1 Michael Lumb, 2 Craig Kieswetter (wk), 3 Kevin Pietersen, 4 Paul Collingwood (capt), 5 Eoin Morgan, 6 Luke Wright, 7 Tim Bresnan, 8 Graeme Swann, 9 Michael Yardy, 10 Stuart Broad, 11 Ryan Sidebottom.
 

Regardless of whether England emerges triumphant against Australia, the form team of the tournament, they have turned a corner in terms of public perception. In many ways, the tale of their shortcomings in ICC global events is less a matter of their failure to take home any trophies, but their failure to give themselves a chance to compete. On two occasions in the modern era of one-day cricket, they’ve found a formula that came close to ending the drought – namely, at the 1992 World Cup, when their greatest player, the ageing Ian Botham, was arguably their weakest link, and in the 2004 Champions Trophy, when Michael Vaughan’s men were already building towards the following summer’s Ashes.

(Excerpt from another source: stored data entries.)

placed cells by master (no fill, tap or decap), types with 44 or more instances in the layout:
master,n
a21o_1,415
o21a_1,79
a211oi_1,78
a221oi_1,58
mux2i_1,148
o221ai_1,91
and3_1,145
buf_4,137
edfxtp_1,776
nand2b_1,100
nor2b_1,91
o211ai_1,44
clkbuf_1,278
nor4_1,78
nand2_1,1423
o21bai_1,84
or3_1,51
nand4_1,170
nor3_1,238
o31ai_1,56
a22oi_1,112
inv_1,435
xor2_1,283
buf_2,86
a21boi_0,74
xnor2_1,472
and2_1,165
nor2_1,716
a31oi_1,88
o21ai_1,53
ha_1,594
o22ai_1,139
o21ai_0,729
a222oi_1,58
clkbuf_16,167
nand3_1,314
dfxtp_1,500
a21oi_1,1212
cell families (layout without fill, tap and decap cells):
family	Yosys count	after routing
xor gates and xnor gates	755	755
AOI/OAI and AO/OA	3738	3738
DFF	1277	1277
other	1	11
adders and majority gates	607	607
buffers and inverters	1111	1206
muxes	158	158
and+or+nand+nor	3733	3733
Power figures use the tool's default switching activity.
===== config.mk =====
export PLATFORM = sky130hd
export DESIGN_NAME = keypad_set_hms_countdown_top
export DESIGN_NICKNAME = d
export VERILOG_FILES = /design/src/kphms_pkg.sv /design/src/kphms_entry.sv /design/src/kphms_count.sv /design/src/keypad_set_hms_countdown_top.sv
export SDC_FILE = /design/constraint.sdc
export NUM_CORES = 1
export LEC_CHECK = 0
export BUFFER_PORTS_ARGS = -buffer_cell sky130_fd_sc_hd__buf_2
export CORE_AREA = 2 2 119 121
export CTS_BUF_LIST = sky130_fd_sc_hd__clkbuf_16
export DETAILED_ROUTE_END_ITERATION = 7
export DIE_AREA = 0 0 121 123
export GPL_ROUTABILITY_DRIVEN = 0
export PLACE_DENSITY_LB_ADDON = 0.08
export SYNTH_ARGS = -nofsm -noshare
export SYNTH_HDL_FRONTEND = slang
export SYNTH_SLANG_ARGS = --single-unit

===== constraint.sdc =====
create_clock -name clk_i -period 12.85 [get_ports clk_i]
set_clock_uncertainty 0.1 [all_clocks]
set_input_delay 1.285 -clock clk_i [delete_from_list [all_inputs] [get_ports clk_i]]
set_output_delay 1.285 -clock clk_i [all_outputs]
set_load 0.03 [all_outputs]

===== src/kphms_pkg.sv =====
// Shared types and constants of the keypad-set HH:MM:SS countdown timer.
package kphms_pkg;

  typedef enum logic [1:0] {
    MODE_SETUP = 2'd0,
    MODE_COUNT = 2'd1,
    MODE_ALARM = 2'd2
  } mode_e;

  localparam logic ACT_KEY  = 1'b0;
  localparam logic ACT_TICK = 1'b1;

  localparam logic [7:0] KEY_ZERO   = 8'h30;
  localparam logic [7:0] KEY_NINE   = 8'h39;
  localparam logic [7:0] KEY_EQUALS = 8'h3D;

  localparam logic [2:0] POS_FULL      = 3'd6;
  localparam logic [6:0] HOURS_MAX_RST = 7'd32;
  localparam logic [6:0] MIN_SEC_LIMIT = 7'd59;

  typedef logic [5:0][3:0] slots_t;

  typedef struct packed {
    logic       action;
    logic [7:0] key_code;
  } req_t;

  typedef struct packed {
    logic [1:0] mode;
    logic [2:0] entry_position;
    logic [6:0] hours;
    logic [5:0] minutes;
    logic [5:0] seconds;
    logic       buzzer_on;
    logic       pair_rejected;
    logic [3:0] last_digit;
  } rsp_t;

  typedef struct packed {
    logic       digit_ok;
    logic       load_ok;
    logic [2:0] pos;
    slots_t     slots;
    logic       rejected;
    logic [3:0] digit;
    logic [6:0] hours;
    logic [5:0] minutes;
    logic [5:0] seconds;
    logic       zero;
  } entry_t;

  typedef struct packed {
    logic [6:0] hours;
    logic [5:0] minutes;
    logic [5:0] seconds;
    logic       zero;
  } count_t;

endpackage


===== src/kphms_entry.sv =====
// Keypad entry logic: digit slot fill, pair limit check and time load.
module kphms_entry import kphms_pkg::*; (
  input  logic [7:0] key_i,
  input  logic [2:0] pos_i,
  input  slots_t     slots_i,
  input  logic [6:0] hours_max_i,
  output entry_t     ent_o
);

  logic       is_digit;
  logic [3:0] digit;
  logic [2:0] lo_idx;
  logic [3:0] hi;
  logic [6:0] pair_val;
  logic [6:0] limit;
  logic [6:0] min_full;
  logic [6:0] sec_full;

  always_comb begin
    is_digit = (key_i >= KEY_ZERO) && (key_i <= KEY_NINE);
    digit    = 4'(key_i - KEY_ZERO);
    // An odd fill count means this digit completes a pair.
    lo_idx   = 3'(pos_i - 3'd1);
    hi       = pos_i[0] ? slots_i[lo_idx] : 4'd0;
    pair_val = 7'(hi) * 7'd10 + 7'(digit);
    limit    = (pos_i == 3'd1) ? hours_max_i : MIN_SEC_LIMIT;

    ent_o.digit_ok = is_digit && (pos_i < POS_FULL);
    ent_o.digit    = ent_o.digit_ok ? digit : 4'd0;
    ent_o.rejected = ent_o.digit_ok && pos_i[0] && (pair_val > limit);
    ent_o.pos      = ent_o.rejected ? lo_idx : 3'(pos_i + 3'd1);

    for (int i = 0; i < 6; i++) begin
      ent_o.slots[i] = slots_i[i];
      if (3'(i) == pos_i) begin
        ent_o.slots[i] = digit;
      end
      if (ent_o.rejected && ((3'(i) == pos_i) || (3'(i) == lo_idx))) begin
        ent_o.slots[i] = 4'd0;
      end
    end

    ent_o.load_ok = (key_i == KEY_EQUALS) && (pos_i == POS_FULL);
    ent_o.hours   = 7'(slots_i[0]) * 7'd10 + 7'(slots_i[1]);
    min_full      = 7'(slots_i[2]) * 7'd10 + 7'(slots_i[3]);
    sec_full      = 7'(slots_i[4]) * 7'd10 + 7'(slots_i[5]);
    ent_o.minutes = min_full[5:0];
    ent_o.seconds = sec_full[5:0];
    ent_o.zero    = (ent_o.hours == 7'd0) && (ent_o.minutes == 6'd0)
                    && (ent_o.seconds == 6'd0);
  end

endmodule


===== src/kphms_count.sv =====
// Countdown step: one-second decrement with borrow across seconds, minutes, hours.
module kphms_count import kphms_pkg::*; (
  input  logic       skip_i,
  input  logic [6:0] hours_i,
  input  logic [5:0] minutes_i,
  input  logic [5:0] seconds_i,
  output count_t     cnt_o
);

  always_comb begin
    cnt_o.hours   = hours_i;
    cnt_o.minutes = minutes_i;
    cnt_o.seconds = seconds_i;
    if (!skip_i) begin
      if (seconds_i != 6'd0) begin
        cnt_o.seconds = seconds_i - 6'd1;
      end else begin
        cnt_o.seconds = MIN_SEC_LIMIT[5:0];
        if (minutes_i != 6'd0) begin
          cnt_o.minutes = minutes_i - 6'd1;
        end else begin
          cnt_o.minutes = MIN_SEC_LIMIT[5:0];
          if (hours_i != 7'd0) begin
            cnt_o.hours = hours_i - 7'd1;
          end
        end
      end
    end
    cnt_o.zero = (cnt_o.hours == 7'd0) && (cnt_o.minutes == 6'd0)
                 && (cnt_o.seconds == 6'd0);
  end

endmodule


===== src/keypad_set_hms_countdown_top.sv =====
// Top level of the keypad-set HH:MM:SS countdown timer with alarm buzzer.
// A request is taken into the input register, and once it moves on its result is
// written into the result register, which offers it on the output.
// Throughput: one request per cycle, set by the combinational update between the two
// registers; a stalled result blocks new requests only once the input register is full.
// Reset (rst_ni low, asynchronous) clears the timer state to setup with hours_max at 32.
module keypad_set_hms_countdown_top import kphms_pkg::*; (
  input  logic       clk_i,
  input  logic       rst_ni,
  input  logic       in_valid_i,
  output logic       in_stall_o,
  input  req_t       in_data_i,
  output logic       out_valid_o,
  input  logic       out_stall_i,
  output rsp_t       out_data_o,
  input  logic       cfg_we_i,
  input  logic [6:0] cfg_data_i
);

  // Input register. It holds one request until the result register can take
  // its result; in_stall_o follows out_stall_i only while both are full.
  logic s1_valid_q;
  req_t s1_req_q;

  // Result register.
  logic out_valid_q;
  rsp_t out_data_q;

  // Timer state.
  logic [6:0] hours_max_q;
  mode_e      mode_q, mode_d;
  logic [2:0] pos_q, pos_d;
  slots_t     slots_q, slots_d;
  logic [6:0] hours_q, hours_d;
  logic [5:0] minutes_q, minutes_d;
  logic [5:0] seconds_q, seconds_d;
  logic       skip_q, skip_d;
  logic       buzzer_q, buzzer_d;

  logic       rejected;
  logic [3:0] digit;
  logic       advance;
  logic       fire;
  entry_t     ent;
  count_t     cnt;

  // The held request moves on whenever the result register is empty or its
  // result is being taken in this cycle.
  assign advance    = !out_valid_q || !out_stall_i;
  assign fire       = s1_valid_q && advance;
  assign in_stall_o = s1_valid_q && !advance;

  kphms_entry u_entry (
    .key_i       (s1_req_q.key_code),
    .pos_i       (pos_q),
    .slots_i     (slots_q),
    .hours_max_i (hours_max_q),
    .ent_o       (ent)
  );

  kphms_count u_count (
    .skip_i    (skip_q),
    .hours_i   (hours_q),
    .minutes_i (minutes_q),
    .seconds_i (seconds_q),
    .cnt_o     (cnt)
  );

  // Next state. Keys act only in setup and ticks only while counting or in
  // alarm; every other combination leaves the state as it is but still
  // produces a result.
  always_comb begin
    mode_d    = mode_q;
    pos_d     = pos_q;
    slots_d   = slots_q;
    hours_d   = hours_q;
    minutes_d = minutes_q;
    seconds_d = seconds_q;
    skip_d    = skip_q;
    buzzer_d  = buzzer_q;
    rejected  = 1'b0;
    digit     = 4'd0;
    if (fire) begin
      if (s1_req_q.action == ACT_KEY) begin
        if (mode_q == MODE_SETUP) begin
          if (ent.digit_ok) begin
            pos_d    = ent.pos;
            slots_d  = ent.slots;
            rejected = ent.rejected;
            digit    = ent.digit;
          end else if (ent.load_ok) begin
            hours_d   = ent.hours;
            minutes_d = ent.minutes;
            seconds_d = ent.seconds;
            if (ent.zero) begin
              mode_d   = MODE_ALARM;
              buzzer_d = 1'b0;
            end else begin
              mode_d = MODE_COUNT;
              skip_d = 1'b1;
            end
          end
        end
      end else begin
        unique case (mode_q)
          MODE_COUNT: begin
            skip_d    = 1'b0;
            hours_d   = cnt.hours;
            minutes_d = cnt.minutes;
            seconds_d = cnt.seconds;
            if (cnt.zero) begin
              mode_d   = MODE_ALARM;
              buzzer_d = 1'b0;
            end
          end
          MODE_ALARM: buzzer_d = !buzzer_q;
          MODE_SETUP: ;
          default: ;
        endcase
      end
    end
  end

  always_ff @(posedge clk_i or negedge rst_ni) begin
    if (!rst_ni) begin
      s1_valid_q  <= 1'b0;
      out_valid_q <= 1'b0;
      hours_max_q <= HOURS_MAX_RST;
      mode_q      <= MODE_SETUP;
      pos_q       <= 3'd0;
      slots_q     <= '0;
      hours_q     <= 7'd0;
      minutes_q   <= 6'd0;
      seconds_q   <= 6'd0;
      skip_q      <= 1'b0;
      buzzer_q    <= 1'b0;
    end else begin
      if (!in_stall_o) begin
        s1_valid_q <= in_valid_i;
      end
      if (advance) begin
        out_valid_q <= s1_valid_q;
      end
      if (cfg_we_i) begin
        hours_max_q <= cfg_data_i;
      end
      mode_q    <= mode_d;
      pos_q     <= pos_d;
      slots_q   <= slots_d;
      hours_q   <= hours_d;
      minutes_q <= minutes_d;
      seconds_q <= seconds_d;
      skip_q    <= skip_d;
      buzzer_q  <= buzzer_d;
    end
  end

  // Payload registers carry no reset.
  always_ff @(posedge clk_i) begin
    if (!in_stall_o && in_valid_i) begin
      s1_req_q <= in_data_i;
    end
    if (fire) begin
      out_data_q.mode           <= mode_d;
      out_data_q.entry_position <= pos_d;
      out_data_q.hours          <= hours_d;
      out_data_q.minutes        <= minutes_d;
      out_data_q.seconds        <= seconds_d;
      out_data_q.buzzer_on      <= buzzer_d;
      out_data_q.pair_rejected  <= rejected;
      out_data_q.last_digit     <= digit;
    end
  end

  assign out_valid_o = out_valid_q;
  assign out_data_o  = out_data_q;

  // Once the timer has left setup it never returns there.
  a_no_return_to_setup: assert property (@(posedge clk_i) disable iff (!rst_ni)
    (mode_q != MODE_SETUP) |=> (mode_q != MODE_SETUP))
    else $error("timer returned to setup mode");

  // Entering alarm always starts with the buzzer off.
  a_alarm_starts_quiet: assert property (@(posedge clk_i) disable iff (!rst_ni)
    (mode_q != MODE_ALARM && mode_d == MODE_ALARM) |=> !buzzer_q)
    else $error("alarm entered with buzzer on");

  // A rejected pair leaves the fill count at the start of a pair, in setup.
  a_reject_even_pos: assert property (@(posedge clk_i) disable iff (!rst_ni)
    (out_valid_o && out_data_o.pair_rejected) |->
      (!out_data_o.entry_position[0] && out_data_o.mode == MODE_SETUP))
    else $error("pair rejection left an odd entry position");

  // A request that is held back always sits in the input register.
  a_stall_needs_held_request: assert property (@(posedge clk_i) disable iff (!rst_ni)
    in_stall_o |-> (s1_valid_q && out_valid_q))
    else $error("input stalled with nothing held");

endmodule

==> out/qor.json <==
{
  "ir_worst_vdd_mv": 0.0597,
  "final_hold_viol_count": 0,
  "finalNetCount": 714,
  "die_w_um": 121,
  "post-synth-top-area-fraction_pct": 24.2,
  "synth_largest_area_cell": "dfrtp_1",
  "final_hpwl_from_detailed_placement_um": 11000,
  "combined_area_of_all_synthesized_cells_um2": 6000,
  "setup_repair_after_global_routing_missed_its_margin": "false",
  "cp_data_required_time_ns": 13.03,
  "synthesis.yosys.warnings": 0,
  "port_buffer_count": 52,
  "finalSetupTns_ns": 0,
  "diodes": 0,
  "drt_iter0_drc": 417,
  "grt_pass1_wl_um": 24400,
  "global_route.usage.met2_pct": 35.6,
  "synth.lib_cells_used.distinct": 62,
  "arrival_ns": 6.02,
  "mapped_nets": 673,
  "worstReg2RegStart": "pos_q[0]",
  "register_share_of_total_power_pct": 45.5,
  "cts-buffers-inserted": 9,
  "htreeDepth": 3,
  "asyncSetResetFlopFracSynth_pct": 60.2,
  "crit_fanout": 11,
  "insertion_delay_ns": 0.36,
  "area.growth.synth_to_final_pct": 11.7,
  "timing.max_cap.violations": 0,
  "globalRouteMet3Util_pct": 2.77,
  "grt_antenna_before_repair": 0,
  "reg2reg_to": "slots_q[17]",
  "die_y_um": 123,
  "grtUsageTotal_pct": 21.2,
  "final_util_pct": 49.3,
  "final_common_cell": "dfrtp_1",
  "hold_path_end": "out_valid_o",
  "drc": 0,
  "synth_enable_flop_cells": 39,
  "clock_tree.buffer_depth": 2,
  "vias_after_detailed_routing": 4737,
  "final_worst_path_cycle_share_pct": 45.5,
  "reg2reg_depth": 20,
  "die_area_um2": 14900,
  "fmax_achieved_ghz": 0.171,
  "grt_busiest_layer": "met2",
  "drt_first_pass_iters": 4,
  "hold_path_startpoint": "s1_valid_q",
  "numPlacedInstances": 809,
  "floorplan.rows": 43,
  "timing.slew.headroom_pct": 40.0,
  "cts_post_setup_buffers_inserted": 0,
  "postSynth.topFlopCell": "dfrtp_1",
  "pre_cts_slack_ns": 7.11,
  "grt_max_degree": 60,
  "setup_viol_count_final": 0,
  "grt_pass1_vias": 4625,
  "wire_per_inst_um": 18.0,
  "fin_cells": 825,
  "maxSlewViolCount": 0,
  "clock_sink_count": 98,
  "rrSetupSlack_ns": 7.01,
  "final_layout_size_suffix_gt1_share_pct": 14.3,
  "post_cts_hold_buffer_count": 0,
  "clock_tree_from_tritoncts": "yes",
  "fin_ws_ns": 7.01,
  "synth_seq_cells": 98,
  "power.density_nw_per_um2": 136,
  "post_synth_main_area_contributors": "dfrtp_1, edfxtp_1, ha_1",
  "cp-start-kind": "flop",
  "grt.overflow.total": 0,
  "swShare_pct": 34.1,
  "hp_class": "reg2reg",
  "cts_root_buffer": "clkbuf_16",
  "via_per_inst": 5.74,
  "worst_setup_path_end_kind": "flop",
  "synth_cells": 599,
  "hold-path-cell-count": 1,
  "worst-slew-pin-transition_ns": 0.895,
  "synth-seq-area-share_pct": 44.1,
  "routed_wl_um": 14900,
  "pin_count": 53,
  "run_status": "finished clean",
  "most_frequent_cells_in_the_layout": "dfrtp_1, nor2_1, buf_2, nand2_1, ha_1",
  "clk_pin_slew_worst_paths_ns": 0.07,
  "initial_util_pct": 44.1,
  "coreArea_um2": 13600,
  "power_frac_clock_pct": 28.8,
  "post_cts_resize_count": 0,
  "netSwitchingPower_w": 0.000310,
  "worstSetupPathType": "reg2reg",
  "cell_internal_pwr_w": 0.000599,
  "p_leak_nw": 2.87,
  "post_synth.cell_area_avg_um2": 10.0,
  "finalCriticalPeriod_ns": 5.84,
  "detail_route_antenna_nets": 0,
  "grt_util_met1_pct": 27.4,
  "power.combinational.fraction_pct": 25.7
}
==> final cells by class <==
class | count | area (um^2)
Tap cell | 180 | 225
Timing Repair Buffer | 57 | 298
Inverter | 35 | 131
Clock inverter | 6 | 38.8
Clock buffer | 10 | 250
Fill cell | 1257 | 6910
Sequential cell | 98 | 2650
Multi-Input combinational cell | 439 | 3110
==> kinds of logic after synthesis <==
| logic type | share of synthesized area (%) |
|---|---|
| AOI/OAI and AO/OA | 16.4 |
| and+or+nand+nor | 16.7 |
| adders and majority gates | 11.8 |
| muxes | 3.02 |
| buffers and inverters | 4.04 |
| xor gates and xnor gates | 3.94 |
| DFF | 44.1 |
==> power groups by stage <==
stage	registers (W)	clock network [W]	logic (W)
6_report	0.000414	0.000262	0.000234
5_1_grt	0.000421	0.000281	0.000261
4_1_cts	0.000414	0.000267	0.000234
3_5_place_dp	0.000419	0	0.000234
3_3_place_gp	0.000419	0	0.000231
2_1_floorplan	0.000423	0	0.000166
==> cells in the mapped netlist, types with 5 or more instances <==
master	number
mux2i_1	8
ha_1	47
xnor2_1	21
inv_1	34
nor2_1	55
nor3_1	20
nand2b_1	5
mux2_2	9
o21ai_0	31
o22ai_1	13
nor4b_1	6
a31oi_1	9
clkbuf_1	24
and3_1	12
edfxtp_1	39
fa_1	6
dfrtp_1	58
nor2b_1	10
o2bb2ai_1	21
nand2_1	47
xor2_1	6
nand4_1	11
a21oi_1	27
nand3_1	12
==> layer usage <==
metal	vias up	share of wire, %
met1	2310	44
met5	-	0
met3	27	3.8
met2	115	50
met4	0	2.8
li1	2285	-
==> critical path: stages, from the launching register on <==
cell and delay (ns):
dfrtp_1 0.46, inv_1 0.18, ha_1 0.27, xor2_1 0.54
nor2_1 0.11, o21ai_0 0.36, inv_1 0.12, ha_1 0.30
ha_1 0.22, fa_1 0.53, nand2_1 0.06, nor2_1 0.11
xnor2_1 0.14, xnor2_1 0.14, ha_1 0.26, nand4_1 0.09
o21bai_1 0.11, a31oi_1 0.32, nor3_1 0.79, nand2_1 0.32
o2bb2ai_1 0.22
==> sequential cells by signal (all words and copies together), names as in the netlist <==
name and cells:
out_data_o 30, slots_q 24, s1_req_q 9, hours_max_q 7
hours_q 7, minutes_q 6, seconds_q 6, pos_q 3
mode_q 2, buzzer_q 1, out_valid_o 1, s1_valid_q 1
skip_q 1
==> how the worst max path moves through the flow <==
stage	startpoint	to	slack (ns)
2_1_floorplan	pos_q[0]	slots_q[0]	7.92
3_3_place_gp	pos_q[0]	slots_q[1]	7.38
3_5_place_dp	pos_q[0]	slots_q[8]	7.11
4_1_cts	pos_q[0]	slots_q[17]	7.08
5_1_grt	pos_q[0]	slots_q[16]	6.40
6_report	pos_q[0]	slots_q[17]	7.01
==> through the flow <==
stage	area, um^2	hold WS [ns]	power (W)
floorplan	6000	0.357	0.000588
finish	6710	0.396	0.000910
CTS	6710	0.396	0.000915
detailed placement	6420	0.376	0.000653
global route	6710	0.423	0.000962
global placement	6420	0.372	0.000650
Power figures use the tool's default switching activity.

In almost every other tournament of note they have been little short of a rabble, and that includes their previous forays in the World Twenty20, in South Africa in 2007, when they opened the batting with the bits-and-pieces Darren Maddy, and in 2009, when the Netherlands (including a certain Dirk Nannes) stunned them in the tournament curtain-raiser. At the third time of asking, however, England have hit upon a formula that deserves to succeed precisely because it doesn’t see success as a birthright. Every player from 1 to 11 is up for a scrap, and against an Australian side that doesn’t know when it’s beaten, a scrap is precisely what they can expect.

It has taken the Australians five years to shed the view that Twenty20 is a format for fun. However, Michael Clarke’s team is playing the game in the same serious, clinical and tunnel-visioned manner that has been so successful for them in Tests and ODIs over the past decade. Under Clarke’s captaincy the side’s worst result in 14 matches is the tie against New Zealand in February, which turned into a Super Over defeat.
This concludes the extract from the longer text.